### TRY IT
Track down every line below that holds "output" and copy it.

### STORED DATA
────────

What follows belongs to an exercise in optimizing a design on an open flow for small area, a short achievable clock period and few clock cycles per item; a production flow would make more cautious choices.
The RTL of this run was laid out without a check of its function.
Power is estimated from default activity; no workload was simulated.

==> flow/design.v <==
module Multiplicacion_Matricial_Hipercubica (
	input			RST,		 
	input			CLK,		 
	input			STM,		 
	input[3:0]		A00,A01,	 
	input[3:0]		A10,A11,
	input[3:0]		B00,B01,	 
	input[3:0]		B10,B11,
	output[7:0]		C00,C01,	 
	output[7:0]		C10,C11,
	output			EOM			 
	);
	assign EOM = 1'b1;
	wire s1 = (A00[0] & B00[1]) ^ (A00[1] & B00[0]) ^ (A01[0] & B10[1]);
	wire c2 = ((A00[0] & B00[1]) & (A00[1] & B00[0])) | ((A00[0] & B00[1]) & (A01[0] & B10[1])) | ((A00[1] & B00[0]) & (A01[0] & B10[1]));
	wire s3 = (A00[0] & B00[2]) ^ (A00[1] & B00[1]) ^ (A00[2] & B00[0]);
	wire c4 = ((A00[0] & B00[2]) & (A00[1] & B00[1])) | ((A00[0] & B00[2]) & (A00[2] & B00[0])) | ((A00[1] & B00[1]) & (A00[2] & B00[0]));
	wire s5 = (A01[0] & B10[2]) ^ (A01[1] & B10[1]) ^ (A01[2] & B10[0]);
	wire c6 = ((A01[0] & B10[2]) & (A01[1] & B10[1])) | ((A01[0] & B10[2]) & (A01[2] & B10[0])) | ((A01[1] & B10[1]) & (A01[2] & B10[0]));
	wire s7 = c2 ^ s3;
	wire c8 = c2 & s3;
	wire s9 = (A00[0] & B00[3]) ^ (A00[1] & B00[2]) ^ (A00[2] & B00[1]);
	wire c10 = ((A00[0] & B00[3]) & (A00[1] & B00[2])) | ((A00[0] & B00[3]) & (A00[2] & B00[1])) | ((A00[1] & B00[2]) & (A00[2] & B00[1]));
	wire s11 = (A00[3] & B00[0]) ^ (A01[0] & B10[3]) ^ (A01[1] & B10[2]);
	wire c12 = ((A00[3] & B00[0]) & (A01[0] & B10[3])) | ((A00[3] & B00[0]) & (A01[1] & B10[2])) | ((A01[0] & B10[3]) & (A01[1] & B10[2]));
	wire s13 = (A01[2] & B10[1]) ^ (A01[3] & B10[0]) ^ c4;
	wire c14 = ((A01[2] & B10[1]) & (A01[3] & B10[0])) | ((A01[2] & B10[1]) & c4) | ((A01[3] & B10[0]) & c4);
	wire s15 = c6 ^ s9 ^ s11;
	wire c16 = (c6 & s9) | (c6 & s11) | (s9 & s11);
	wire s17 = c8 ^ s13;
	wire c18 = c8 & s13;
	wire s19 = (A00[1] & B00[3]) ^ (A00[2] & B00[2]) ^ (A00[3] & B00[1]);
	wire c20 = ((A00[1] & B00[3]) & (A00[2] & B00[2])) | ((A00[1] & B00[3]) & (A00[3] & B00[1])) | ((A00[2] & B00[2]) & (A00[3] & B00[1]));
	wire s21 = (A01[1] & B10[3]) ^ (A01[2] & B10[2]) ^ (A01[3] & B10[1]);
	wire c22 = ((A01[1] & B10[3]) & (A01[2] & B10[2])) | ((A01[1] & B10[3]) & (A01[3] & B10[1])) | ((A01[2] & B10[2]) & (A01[3] & B10[1]));
	wire s23 = c10 ^ c12 ^ s19;
	wire c24 = (c10 & c12) | (c10 & s19) | (c12 & s19);
	wire s25 = s21 ^ c14 ^ c16;
	wire c26 = (s21 & c14) | (s21 & c16) | (c14 & c16);
	wire s27 = s23 ^ c18;
	wire c28 = s23 & c18;
	wire s29 = (A00[2] & B00[3]) ^ (A00[3] & B00[2]) ^ (A01[2] & B10[3]);
	wire c30 = ((A00[2] & B00[3]) & (A00[3] & B00[2])) | ((A00[2] & B00[3]) & (A01[2] & B10[3])) | ((A00[3] & B00[2]) & (A01[2] & B10[3]));
	wire s31 = (A01[3] & B10[2]) ^ c20 ^ c22;
	wire c32 = ((A01[3] & B10[2]) & c20) | ((A01[3] & B10[2]) & c22) | (c20 & c22);
	wire s33 = s29 ^ c24 ^ s31;
	wire c34 = (s29 & c24) | (s29 & s31) | (c24 & s31);
	wire s35 = c26 ^ s33;
	wire c36 = c26 & s33;
	wire s37 = (A00[3] & B00[3]) ^ (A01[3] & B10[3]) ^ c30;
	wire c38 = ((A00[3] & B00[3]) & (A01[3] & B10[3])) | ((A00[3] & B00[3]) & c30) | ((A01[3] & B10[3]) & c30);
	wire s39 = c32 ^ s37 ^ c34;
	wire c40 = (c32 & s37) | (c32 & c34) | (s37 & c34);
	wire s41 = c38 ^ c40;
	wire s43 = (A00[0] & B01[1]) ^ (A00[1] & B01[0]) ^ (A01[0] & B11[1]);
	wire c44 = ((A00[0] & B01[1]) & (A00[1] & B01[0])) | ((A00[0] & B01[1]) & (A01[0] & B11[1])) | ((A00[1] & B01[0]) & (A01[0] & B11[1]));
	wire s45 = (A00[0] & B01[2]) ^ (A00[1] & B01[1]) ^ (A00[2] & B01[0]);
	wire c46 = ((A00[0] & B01[2]) & (A00[1] & B01[1])) | ((A00[0] & B01[2]) & (A00[2] & B01[0])) | ((A00[1] & B01[1]) & (A00[2] & B01[0]));
	wire s47 = (A01[0] & B11[2]) ^ (A01[1] & B11[1]) ^ (A01[2] & B11[0]);
	wire c48 = ((A01[0] & B11[2]) & (A01[1] & B11[1])) | ((A01[0] & B11[2]) & (A01[2] & B11[0])) | ((A01[1] & B11[1]) & (A01[2] & B11[0]));
	wire s49 = c44 ^ s45;
	wire c50 = c44 & s45;
	wire s51 = (A00[0] & B01[3]) ^ (A00[1] & B01[2]) ^ (A00[2] & B01[1]);
	wire c52 = ((A00[0] & B01[3]) & (A00[1] & B01[2])) | ((A00[0] & B01[3]) & (A00[2] & B01[1])) | ((A00[1] & B01[2]) & (A00[2] & B01[1]));
	wire s53 = (A00[3] & B01[0]) ^ (A01[0] & B11[3]) ^ (A01[1] & B11[2]);
	wire c54 = ((A00[3] & B01[0]) & (A01[0] & B11[3])) | ((A00[3] & B01[0]) & (A01[1] & B11[2])) | ((A01[0] & B11[3]) & (A01[1] & B11[2]));
	wire s55 = (A01[2] & B11[1]) ^ (A01[3] & B11[0]) ^ c46;
	wire c56 = ((A01[2] & B11[1]) & (A01[3] & B11[0])) | ((A01[2] & B11[1]) & c46) | ((A01[3] & B11[0]) & c46);
	wire s57 = c48 ^ s51 ^ s53;
	wire c58 = (c48 & s51) | (c48 & s53) | (s51 & s53);
	wire s59 = c50 ^ s55;
	wire c60 = c50 & s55;
	wire s61 = (A00[1] & B01[3]) ^ (A00[2] & B01[2]) ^ (A00[3] & B01[1]);
	wire c62 = ((A00[1] & B01[3]) & (A00[2] & B01[2])) | ((A00[1] & B01[3]) & (A00[3] & B01[1])) | ((A00[2] & B01[2]) & (A00[3] & B01[1]));
	wire s63 = (A01[1] & B11[3]) ^ (A01[2] & B11[2]) ^ (A01[3] & B11[1]);
	wire c64 = ((A01[1] & B11[3]) & (A01[2] & B11[2])) | ((A01[1] & B11[3]) & (A01[3] & B11[1])) | ((A01[2] & B11[2]) & (A01[3] & B11[1]));
	wire s65 = c52 ^ c54 ^ s61;
	wire c66 = (c52 & c54) | (c52 & s61) | (c54 & s61);
	wire s67 = s63 ^ c56 ^ c58;
	wire c68 = (s63 & c56) | (s63 & c58) | (c56 & c58);
	wire s69 = s65 ^ c60;
	wire c70 = s65 & c60;
	wire s71 = (A00[2] & B01[3]) ^ (A00[3] & B01[2]) ^ (A01[2] & B11[3]);
	wire c72 = ((A00[2] & B01[3]) & (A00[3] & B01[2])) | ((A00[2] & B01[3]) & (A01[2] & B11[3])) | ((A00[3] & B01[2]) & (A01[2] & B11[3]));
	wire s73 = (A01[3] & B11[2]) ^ c62 ^ c64;
	wire c74 = ((A01[3] & B11[2]) & c62) | ((A01[3] & B11[2]) & c64) | (c62 & c64);
	wire s75 = s71 ^ c66 ^ s73;
	wire c76 = (s71 & c66) | (s71 & s73) | (c66 & s73);
	wire s77 = c68 ^ s75;
	wire c78 = c68 & s75;
	wire s79 = (A00[3] & B01[3]) ^ (A01[3] & B11[3]) ^ c72;
	wire c80 = ((A00[3] & B01[3]) & (A01[3] & B11[3])) | ((A00[3] & B01[3]) & c72) | ((A01[3] & B11[3]) & c72);
	wire s81 = c74 ^ s79 ^ c76;
	wire c82 = (c74 & s79) | (c74 & c76) | (s79 & c76);
	wire s83 = c80 ^ c82;
	wire s85 = (A10[0] & B00[1]) ^ (A10[1] & B00[0]) ^ (A11[0] & B10[1]);
	wire c86 = ((A10[0] & B00[1]) & (A10[1] & B00[0])) | ((A10[0] & B00[1]) & (A11[0] & B10[1])) | ((A10[1] & B00[0]) & (A11[0] & B10[1]));
	wire s87 = (A10[0] & B00[2]) ^ (A10[1] & B00[1]) ^ (A10[2] & B00[0]);
	wire c88 = ((A10[0] & B00[2]) & (A10[1] & B00[1])) | ((A10[0] & B00[2]) & (A10[2] & B00[0])) | ((A10[1] & B00[1]) & (A10[2] & B00[0]));
	wire s89 = (A11[0] & B10[2]) ^ (A11[1] & B10[1]) ^ (A11[2] & B10[0]);
	wire c90 = ((A11[0] & B10[2]) & (A11[1] & B10[1])) | ((A11[0] & B10[2]) & (A11[2] & B10[0])) | ((A11[1] & B10[1]) & (A11[2] & B10[0]));
	wire s91 = c86 ^ s87;
	wire c92 = c86 & s87;
	wire s93 = (A10[0] & B00[3]) ^ (A10[1] & B00[2]) ^ (A10[2] & B00[1]);
	wire c94 = ((A10[0] & B00[3]) & (A10[1] & B00[2])) | ((A10[0] & B00[3]) & (A10[2] & B00[1])) | ((A10[1] & B00[2]) & (A10[2] & B00[1]));
	wire s95 = (A10[3] & B00[0]) ^ (A11[0] & B10[3]) ^ (A11[1] & B10[2]);
	wire c96 = ((A10[3] & B00[0]) & (A11[0] & B10[3])) | ((A10[3] & B00[0]) & (A11[1] & B10[2])) | ((A11[0] & B10[3]) & (A11[1] & B10[2]));
	wire s97 = (A11[2] & B10[1]) ^ (A11[3] & B10[0]) ^ c88;
	wire c98 = ((A11[2] & B10[1]) & (A11[3] & B10[0])) | ((A11[2] & B10[1]) & c88) | ((A11[3] & B10[0]) & c88);
	wire s99 = c90 ^ s93 ^ s95;
	wire c100 = (c90 & s93) | (c90 & s95) | (s93 & s95);
	wire s101 = c92 ^ s97;
	wire c102 = c92 & s97;
	wire s103 = (A10[1] & B00[3]) ^ (A10[2] & B00[2]) ^ (A10[3] & B00[1]);
	wire c104 = ((A10[1] & B00[3]) & (A10[2] & B00[2])) | ((A10[1] & B00[3]) & (A10[3] & B00[1])) | ((A10[2] & B00[2]) & (A10[3] & B00[1]));
	wire s105 = (A11[1] & B10[3]) ^ (A11[2] & B10[2]) ^ (A11[3] & B10[1]);
	wire c106 = ((A11[1] & B10[3]) & (A11[2] & B10[2])) | ((A11[1] & B10[3]) & (A11[3] & B10[1])) | ((A11[2] & B10[2]) & (A11[3] & B10[1]));
	wire s107 = c94 ^ c96 ^ s103;
	wire c108 = (c94 & c96) | (c94 & s103) | (c96 & s103);
	wire s109 = s105 ^ c98 ^ c100;
	wire c110 = (s105 & c98) | (s105 & c100) | (c98 & c100);
	wire s111 = s107 ^ c102;
	wire c112 = s107 & c102;
	wire s113 = (A10[2] & B00[3]) ^ (A10[3] & B00[2]) ^ (A11[2] & B10[3]);
	wire c114 = ((A10[2] & B00[3]) & (A10[3] & B00[2])) | ((A10[2] & B00[3]) & (A11[2] & B10[3])) | ((A10[3] & B00[2]) & (A11[2] & B10[3]));
	wire s115 = (A11[3] & B10[2]) ^ c104 ^ c106;
	wire c116 = ((A11[3] & B10[2]) & c104) | ((A11[3] & B10[2]) & c106) | (c104 & c106);
	wire s117 = s113 ^ c108 ^ s115;
	wire c118 = (s113 & c108) | (s113 & s115) | (c108 & s115);
	wire s119 = c110 ^ s117;
	wire c120 = c110 & s117;
	wire s121 = (A10[3] & B00[3]) ^ (A11[3] & B10[3]) ^ c114;
	wire c122 = ((A10[3] & B00[3]) & (A11[3] & B10[3])) | ((A10[3] & B00[3]) & c114) | ((A11[3] & B10[3]) & c114);
	wire s123 = c116 ^ s121 ^ c118;
	wire c124 = (c116 & s121) | (c116 & c118) | (s121 & c118);
	wire s125 = c122 ^ c124;
	wire s127 = (A10[0] & B01[1]) ^ (A10[1] & B01[0]) ^ (A11[0] & B11[1]);
	wire c128 = ((A10[0] & B01[1]) & (A10[1] & B01[0])) | ((A10[0] & B01[1]) & (A11[0] & B11[1])) | ((A10[1] & B01[0]) & (A11[0] & B11[1]));
	wire s129 = (A10[0] & B01[2]) ^ (A10[1] & B01[1]) ^ (A10[2] & B01[0]);
	wire c130 = ((A10[0] & B01[2]) & (A10[1] & B01[1])) | ((A10[0] & B01[2]) & (A10[2] & B01[0])) | ((A10[1] & B01[1]) & (A10[2] & B01[0]));
	wire s131 = (A11[0] & B11[2]) ^ (A11[1] & B11[1]) ^ (A11[2] & B11[0]);
	wire c132 = ((A11[0] & B11[2]) & (A11[1] & B11[1])) | ((A11[0] & B11[2]) & (A11[2] & B11[0])) | ((A11[1] & B11[1]) & (A11[2] & B11[0]));
	wire s133 = c128 ^ s129;
	wire c134 = c128 & s129;
	wire s135 = (A10[0] & B01[3]) ^ (A10[1] & B01[2]) ^ (A10[2] & B01[1]);
	wire c136 = ((A10[0] & B01[3]) & (A10[1] & B01[2])) | ((A10[0] & B01[3]) & (A10[2] & B01[1])) | ((A10[1] & B01[2]) & (A10[2] & B01[1]));
	wire s137 = (A10[3] & B01[0]) ^ (A11[0] & B11[3]) ^ (A11[1] & B11[2]);
	wire c138 = ((A10[3] & B01[0]) & (A11[0] & B11[3])) | ((A10[3] & B01[0]) & (A11[1] & B11[2])) | ((A11[0] & B11[3]) & (A11[1] & B11[2]));
	wire s139 = (A11[2] & B11[1]) ^ (A11[3] & B11[0]) ^ c130;
	wire c140 = ((A11[2] & B11[1]) & (A11[3] & B11[0])) | ((A11[2] & B11[1]) & c130) | ((A11[3] & B11[0]) & c130);
	wire s141 = c132 ^ s135 ^ s137;
	wire c142 = (c132 & s135) | (c132 & s137) | (s135 & s137);
	wire s143 = c134 ^ s139;
	wire c144 = c134 & s139;
	wire s145 = (A10[1] & B01[3]) ^ (A10[2] & B01[2]) ^ (A10[3] & B01[1]);
	wire c146 = ((A10[1] & B01[3]) & (A10[2] & B01[2])) | ((A10[1] & B01[3]) & (A10[3] & B01[1])) | ((A10[2] & B01[2]) & (A10[3] & B01[1]));
	wire s147 = (A11[1] & B11[3]) ^ (A11[2] & B11[2]) ^ (A11[3] & B11[1]);
	wire c148 = ((A11[1] & B11[3]) & (A11[2] & B11[2])) | ((A11[1] & B11[3]) & (A11[3] & B11[1])) | ((A11[2] & B11[2]) & (A11[3] & B11[1]));
	wire s149 = c136 ^ c138 ^ s145;
	wire c150 = (c136 & c138) | (c136 & s145) | (c138 & s145);
	wire s151 = s147 ^ c140 ^ c142;
	wire c152 = (s147 & c140) | (s147 & c142) | (c140 & c142);
	wire s153 = s149 ^ c144;
	wire c154 = s149 & c144;
	wire s155 = (A10[2] & B01[3]) ^ (A10[3] & B01[2]) ^ (A11[2] & B11[3]);
	wire c156 = ((A10[2] & B01[3]) & (A10[3] & B01[2])) | ((A10[2] & B01[3]) & (A11[2] & B11[3])) | ((A10[3] & B01[2]) & (A11[2] & B11[3]));
	wire s157 = (A11[3] & B11[2]) ^ c146 ^ c148;
	wire c158 = ((A11[3] & B11[2]) & c146) | ((A11[3] & B11[2]) & c148) | (c146 & c148);
	wire s159 = s155 ^ c150 ^ s157;
	wire c160 = (s155 & c150) | (s155 & s157) | (c150 & s157);
	wire s161 = c152 ^ s159;
	wire c162 = c152 & s159;
	wire s163 = (A10[3] & B01[3]) ^ (A11[3] & B11[3]) ^ c156;
	wire c164 = ((A10[3] & B01[3]) & (A11[3] & B11[3])) | ((A10[3] & B01[3]) & c156) | ((A11[3] & B11[3]) & c156);
	wire s165 = c158 ^ s163 ^ c160;
	wire c166 = (c158 & s163) | (c158 & c160) | (s163 & c160);
	wire s167 = c164 ^ c166;
	reg[7:0]	S00;
	reg[6:0]	T00;
	reg[7:0]	S01;
	reg[6:0]	T01;
	reg[7:0]	S10;
	reg[6:0]	T10;
	reg[7:0]	S11;
	reg[6:0]	T11;
	always @ (posedge CLK)
	begin
		if (STM) begin
			S00[0] <= (A00[0] & B00[0]);
			S00[1] <= (A01[1] & B10[0]);
			S00[2] <= s5;
			S00[3] <= s15;
			S00[4] <= s25;
			S00[5] <= c28;
			S00[6] <= c36;
			S00[7] <= s41;
			T00[0] <= (A01[0] & B10[0]);
			T00[1] <= s1;
			T00[2] <= s7;
			T00[3] <= s17;
			T00[4] <= s27;
			T00[5] <= s35;
			T00[6] <= s39;
			S01[0] <= (A00[0] & B01[0]);
			S01[1] <= (A01[1] & B11[0]);
			S01[2] <= s47;
			S01[3] <= s57;
			S01[4] <= s67;
			S01[5] <= c70;
			S01[6] <= c78;
			S01[7] <= s83;
			T01[0] <= (A01[0] & B11[0]);
			T01[1] <= s43;
			T01[2] <= s49;
			T01[3] <= s59;
			T01[4] <= s69;
			T01[5] <= s77;
			T01[6] <= s81;
			S10[0] <= (A10[0] & B00[0]);
			S10[1] <= (A11[1] & B10[0]);
			S10[2] <= s89;
			S10[3] <= s99;
			S10[4] <= s109;
			S10[5] <= c112;
			S10[6] <= c120;
			S10[7] <= s125;
			T10[0] <= (A11[0] & B10[0]);
			T10[1] <= s85;
			T10[2] <= s91;
			T10[3] <= s101;
			T10[4] <= s111;
			T10[5] <= s119;
			T10[6] <= s123;
			S11[0] <= (A10[0] & B01[0]);
			S11[1] <= (A11[1] & B11[0]);
			S11[2] <= s131;
			S11[3] <= s141;
			S11[4] <= s151;
			S11[5] <= c154;
			S11[6] <= c162;
			S11[7] <= s167;
			T11[0] <= (A11[0] & B11[0]);
			T11[1] <= s127;
			T11[2] <= s133;
			T11[3] <= s143;
			T11[4] <= s153;
			T11[5] <= s161;
			T11[6] <= s165;
		end
	end
	assign C00 = {S00} + {1'b0, T00};
	assign C01 = {S01} + {1'b0, T01};
	assign C10 = {S10} + {1'b0, T10};
	assign C11 = {S11} + {1'b0, T11};
endmodule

────────

### YOUR RESPONSE
	output[7:0]		C00,C01,	 
	output[7:0]		C10,C11,
	output			EOM			 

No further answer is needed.